---- PROVIDED DATA
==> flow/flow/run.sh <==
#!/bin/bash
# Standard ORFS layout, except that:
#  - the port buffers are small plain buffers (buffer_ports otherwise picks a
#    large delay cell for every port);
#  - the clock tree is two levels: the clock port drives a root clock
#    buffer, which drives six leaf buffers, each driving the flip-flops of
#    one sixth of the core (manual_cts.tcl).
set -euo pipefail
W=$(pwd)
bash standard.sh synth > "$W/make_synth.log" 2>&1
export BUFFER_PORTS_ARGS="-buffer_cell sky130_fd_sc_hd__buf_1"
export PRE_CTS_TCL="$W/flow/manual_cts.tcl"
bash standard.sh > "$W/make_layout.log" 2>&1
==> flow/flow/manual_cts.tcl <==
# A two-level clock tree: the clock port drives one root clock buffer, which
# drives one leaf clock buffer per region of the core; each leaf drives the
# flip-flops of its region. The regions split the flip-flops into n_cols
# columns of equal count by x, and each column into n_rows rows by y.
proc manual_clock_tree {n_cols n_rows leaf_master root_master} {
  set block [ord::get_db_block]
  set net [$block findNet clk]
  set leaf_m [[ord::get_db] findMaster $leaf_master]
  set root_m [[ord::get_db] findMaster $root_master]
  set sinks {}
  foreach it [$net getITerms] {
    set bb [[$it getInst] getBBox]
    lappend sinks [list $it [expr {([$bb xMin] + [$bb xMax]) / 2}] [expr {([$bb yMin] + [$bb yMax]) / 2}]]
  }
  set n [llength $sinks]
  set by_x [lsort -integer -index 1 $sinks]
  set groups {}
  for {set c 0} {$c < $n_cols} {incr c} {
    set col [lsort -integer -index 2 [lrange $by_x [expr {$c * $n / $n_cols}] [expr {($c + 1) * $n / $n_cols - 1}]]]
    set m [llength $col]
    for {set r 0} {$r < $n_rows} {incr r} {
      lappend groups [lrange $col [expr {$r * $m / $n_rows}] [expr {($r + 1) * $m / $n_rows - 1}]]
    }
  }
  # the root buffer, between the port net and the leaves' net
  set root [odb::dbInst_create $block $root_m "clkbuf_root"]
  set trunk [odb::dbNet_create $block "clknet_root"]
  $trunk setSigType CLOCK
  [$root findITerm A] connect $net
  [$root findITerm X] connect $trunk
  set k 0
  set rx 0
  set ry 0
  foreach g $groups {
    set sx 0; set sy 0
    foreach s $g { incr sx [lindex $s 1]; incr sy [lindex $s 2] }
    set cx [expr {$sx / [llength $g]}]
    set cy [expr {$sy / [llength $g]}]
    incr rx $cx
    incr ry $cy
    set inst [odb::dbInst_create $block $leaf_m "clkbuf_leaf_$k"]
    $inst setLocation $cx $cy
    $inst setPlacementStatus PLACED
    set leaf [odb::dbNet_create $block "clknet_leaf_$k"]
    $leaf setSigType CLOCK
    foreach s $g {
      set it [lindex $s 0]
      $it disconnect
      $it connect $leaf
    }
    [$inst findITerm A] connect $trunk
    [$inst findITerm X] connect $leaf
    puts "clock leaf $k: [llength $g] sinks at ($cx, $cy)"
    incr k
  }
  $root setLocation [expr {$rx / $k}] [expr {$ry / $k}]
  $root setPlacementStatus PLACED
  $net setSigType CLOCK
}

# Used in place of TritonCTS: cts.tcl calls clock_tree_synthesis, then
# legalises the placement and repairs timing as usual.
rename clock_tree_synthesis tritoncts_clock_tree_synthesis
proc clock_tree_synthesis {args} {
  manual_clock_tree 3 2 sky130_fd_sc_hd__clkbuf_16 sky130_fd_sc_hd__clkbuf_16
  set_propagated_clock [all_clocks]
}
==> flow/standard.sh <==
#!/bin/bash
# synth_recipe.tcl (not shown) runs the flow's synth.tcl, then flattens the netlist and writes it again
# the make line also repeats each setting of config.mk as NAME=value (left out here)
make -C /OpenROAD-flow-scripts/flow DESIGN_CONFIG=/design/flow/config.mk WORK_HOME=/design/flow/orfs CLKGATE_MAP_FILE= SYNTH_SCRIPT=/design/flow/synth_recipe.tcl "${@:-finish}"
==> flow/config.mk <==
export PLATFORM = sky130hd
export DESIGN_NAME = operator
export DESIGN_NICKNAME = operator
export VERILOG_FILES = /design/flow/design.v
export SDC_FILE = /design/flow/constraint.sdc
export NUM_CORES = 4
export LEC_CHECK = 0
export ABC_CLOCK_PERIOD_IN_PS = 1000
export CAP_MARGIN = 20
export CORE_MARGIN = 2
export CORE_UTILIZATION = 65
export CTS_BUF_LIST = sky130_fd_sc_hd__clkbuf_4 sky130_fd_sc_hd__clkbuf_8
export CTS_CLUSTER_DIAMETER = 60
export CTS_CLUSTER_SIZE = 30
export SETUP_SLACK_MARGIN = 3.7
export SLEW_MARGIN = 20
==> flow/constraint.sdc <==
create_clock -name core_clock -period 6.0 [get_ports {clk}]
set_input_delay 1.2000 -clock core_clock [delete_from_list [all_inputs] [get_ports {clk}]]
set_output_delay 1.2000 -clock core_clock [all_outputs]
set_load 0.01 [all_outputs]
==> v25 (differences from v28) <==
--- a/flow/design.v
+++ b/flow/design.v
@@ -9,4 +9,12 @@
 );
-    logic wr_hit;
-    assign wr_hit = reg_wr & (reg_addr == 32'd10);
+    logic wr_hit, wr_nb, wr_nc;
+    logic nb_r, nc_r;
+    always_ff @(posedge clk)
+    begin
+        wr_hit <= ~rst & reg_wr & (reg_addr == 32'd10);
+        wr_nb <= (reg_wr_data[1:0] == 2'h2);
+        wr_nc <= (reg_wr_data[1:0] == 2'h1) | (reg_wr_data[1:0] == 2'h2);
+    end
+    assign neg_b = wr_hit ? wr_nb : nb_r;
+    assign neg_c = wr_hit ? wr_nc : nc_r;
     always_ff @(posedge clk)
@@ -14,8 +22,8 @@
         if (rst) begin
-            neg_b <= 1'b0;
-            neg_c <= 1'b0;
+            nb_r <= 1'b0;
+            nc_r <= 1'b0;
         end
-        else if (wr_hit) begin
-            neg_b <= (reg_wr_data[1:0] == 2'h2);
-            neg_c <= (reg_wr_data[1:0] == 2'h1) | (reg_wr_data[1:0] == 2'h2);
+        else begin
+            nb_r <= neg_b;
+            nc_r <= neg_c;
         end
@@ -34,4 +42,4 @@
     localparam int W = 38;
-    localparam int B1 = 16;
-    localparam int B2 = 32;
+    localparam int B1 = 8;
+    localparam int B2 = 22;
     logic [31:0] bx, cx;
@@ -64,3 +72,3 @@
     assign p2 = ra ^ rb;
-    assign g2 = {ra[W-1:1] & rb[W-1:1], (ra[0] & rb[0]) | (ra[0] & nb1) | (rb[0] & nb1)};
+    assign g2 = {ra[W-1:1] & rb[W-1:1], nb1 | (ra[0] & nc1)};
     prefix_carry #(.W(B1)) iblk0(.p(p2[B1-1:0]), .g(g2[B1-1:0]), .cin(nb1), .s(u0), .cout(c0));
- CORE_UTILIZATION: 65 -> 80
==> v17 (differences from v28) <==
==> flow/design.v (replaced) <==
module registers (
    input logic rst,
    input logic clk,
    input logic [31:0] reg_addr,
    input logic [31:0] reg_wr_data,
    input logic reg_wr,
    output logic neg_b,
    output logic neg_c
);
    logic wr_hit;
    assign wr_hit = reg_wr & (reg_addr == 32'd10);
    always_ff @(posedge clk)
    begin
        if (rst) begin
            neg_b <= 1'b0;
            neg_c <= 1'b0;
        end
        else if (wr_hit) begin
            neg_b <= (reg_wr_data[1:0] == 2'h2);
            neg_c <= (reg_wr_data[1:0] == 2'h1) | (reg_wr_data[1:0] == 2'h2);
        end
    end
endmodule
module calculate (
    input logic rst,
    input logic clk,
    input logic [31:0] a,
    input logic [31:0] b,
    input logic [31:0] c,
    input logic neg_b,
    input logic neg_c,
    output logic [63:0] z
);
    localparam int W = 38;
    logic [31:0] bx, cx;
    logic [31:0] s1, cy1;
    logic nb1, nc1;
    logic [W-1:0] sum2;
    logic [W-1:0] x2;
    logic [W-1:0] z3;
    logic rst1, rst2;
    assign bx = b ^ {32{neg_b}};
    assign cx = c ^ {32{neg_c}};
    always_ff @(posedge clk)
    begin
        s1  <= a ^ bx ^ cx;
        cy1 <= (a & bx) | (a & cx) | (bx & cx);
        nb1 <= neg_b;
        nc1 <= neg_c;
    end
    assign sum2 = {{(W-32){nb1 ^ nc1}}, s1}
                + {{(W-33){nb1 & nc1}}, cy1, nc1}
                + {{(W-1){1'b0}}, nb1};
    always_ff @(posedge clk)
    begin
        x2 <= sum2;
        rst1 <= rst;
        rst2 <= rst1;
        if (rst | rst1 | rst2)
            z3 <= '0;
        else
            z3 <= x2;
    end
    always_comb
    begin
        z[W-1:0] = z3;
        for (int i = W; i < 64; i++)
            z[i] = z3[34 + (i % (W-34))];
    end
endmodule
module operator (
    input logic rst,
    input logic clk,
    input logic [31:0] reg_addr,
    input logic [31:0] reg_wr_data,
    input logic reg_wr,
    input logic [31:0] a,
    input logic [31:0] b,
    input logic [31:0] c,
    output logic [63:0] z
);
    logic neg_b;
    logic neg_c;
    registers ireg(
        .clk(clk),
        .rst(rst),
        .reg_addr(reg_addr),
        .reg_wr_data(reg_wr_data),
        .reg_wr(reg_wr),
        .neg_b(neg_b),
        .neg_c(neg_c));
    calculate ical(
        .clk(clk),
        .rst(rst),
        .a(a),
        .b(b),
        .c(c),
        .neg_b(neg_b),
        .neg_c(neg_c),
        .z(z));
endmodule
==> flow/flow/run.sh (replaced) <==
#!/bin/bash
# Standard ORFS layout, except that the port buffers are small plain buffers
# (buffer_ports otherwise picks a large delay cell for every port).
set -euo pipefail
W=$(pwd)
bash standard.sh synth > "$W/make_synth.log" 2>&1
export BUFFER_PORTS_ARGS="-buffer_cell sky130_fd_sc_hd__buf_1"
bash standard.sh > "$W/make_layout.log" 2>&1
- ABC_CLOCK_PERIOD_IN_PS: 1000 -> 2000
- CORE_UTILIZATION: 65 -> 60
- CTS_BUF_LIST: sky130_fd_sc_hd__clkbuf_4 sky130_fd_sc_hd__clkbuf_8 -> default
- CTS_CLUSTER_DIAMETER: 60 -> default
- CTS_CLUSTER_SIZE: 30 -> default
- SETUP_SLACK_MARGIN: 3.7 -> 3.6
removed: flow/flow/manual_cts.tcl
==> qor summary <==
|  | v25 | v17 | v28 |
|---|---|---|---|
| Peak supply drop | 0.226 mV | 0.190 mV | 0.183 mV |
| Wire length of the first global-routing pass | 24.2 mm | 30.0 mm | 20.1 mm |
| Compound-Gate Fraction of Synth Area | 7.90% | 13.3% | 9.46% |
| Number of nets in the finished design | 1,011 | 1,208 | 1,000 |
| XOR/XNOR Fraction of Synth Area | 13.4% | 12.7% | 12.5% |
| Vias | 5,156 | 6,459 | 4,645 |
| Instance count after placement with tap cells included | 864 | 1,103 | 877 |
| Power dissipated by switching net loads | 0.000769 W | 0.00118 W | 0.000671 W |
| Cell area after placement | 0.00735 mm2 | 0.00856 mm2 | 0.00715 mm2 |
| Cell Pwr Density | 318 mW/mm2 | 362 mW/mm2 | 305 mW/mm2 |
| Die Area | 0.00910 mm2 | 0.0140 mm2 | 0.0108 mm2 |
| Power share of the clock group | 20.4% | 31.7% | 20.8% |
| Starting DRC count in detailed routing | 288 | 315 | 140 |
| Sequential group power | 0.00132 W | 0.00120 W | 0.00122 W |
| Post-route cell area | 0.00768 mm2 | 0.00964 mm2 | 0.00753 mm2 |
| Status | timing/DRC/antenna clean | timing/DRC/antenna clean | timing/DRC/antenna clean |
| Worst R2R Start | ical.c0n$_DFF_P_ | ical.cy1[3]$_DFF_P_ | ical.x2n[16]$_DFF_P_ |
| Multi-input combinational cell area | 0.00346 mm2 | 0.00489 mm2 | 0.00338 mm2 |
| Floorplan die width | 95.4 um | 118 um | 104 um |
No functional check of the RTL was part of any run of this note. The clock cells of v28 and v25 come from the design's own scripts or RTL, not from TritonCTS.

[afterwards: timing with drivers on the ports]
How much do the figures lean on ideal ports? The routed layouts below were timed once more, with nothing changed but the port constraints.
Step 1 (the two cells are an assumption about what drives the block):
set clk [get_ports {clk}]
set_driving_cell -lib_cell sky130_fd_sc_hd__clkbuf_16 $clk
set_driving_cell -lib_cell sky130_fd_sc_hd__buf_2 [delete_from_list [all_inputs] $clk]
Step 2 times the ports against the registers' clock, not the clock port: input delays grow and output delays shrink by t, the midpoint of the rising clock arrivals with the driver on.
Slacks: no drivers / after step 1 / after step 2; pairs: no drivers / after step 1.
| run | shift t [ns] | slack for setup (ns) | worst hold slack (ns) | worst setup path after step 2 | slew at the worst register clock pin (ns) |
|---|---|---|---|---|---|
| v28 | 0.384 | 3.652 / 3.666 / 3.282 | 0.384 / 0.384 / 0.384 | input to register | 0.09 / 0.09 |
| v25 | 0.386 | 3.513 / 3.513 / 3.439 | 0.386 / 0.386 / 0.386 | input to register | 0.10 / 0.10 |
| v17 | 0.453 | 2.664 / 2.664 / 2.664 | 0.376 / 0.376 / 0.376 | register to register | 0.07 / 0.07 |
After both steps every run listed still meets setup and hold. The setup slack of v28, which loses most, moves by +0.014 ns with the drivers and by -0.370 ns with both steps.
--------
◆ **WORK TASK**
The string "localparam" appears on how many lines of the records? State the number alone.

◆ **ANSWER TO THIS PROBLEM**
6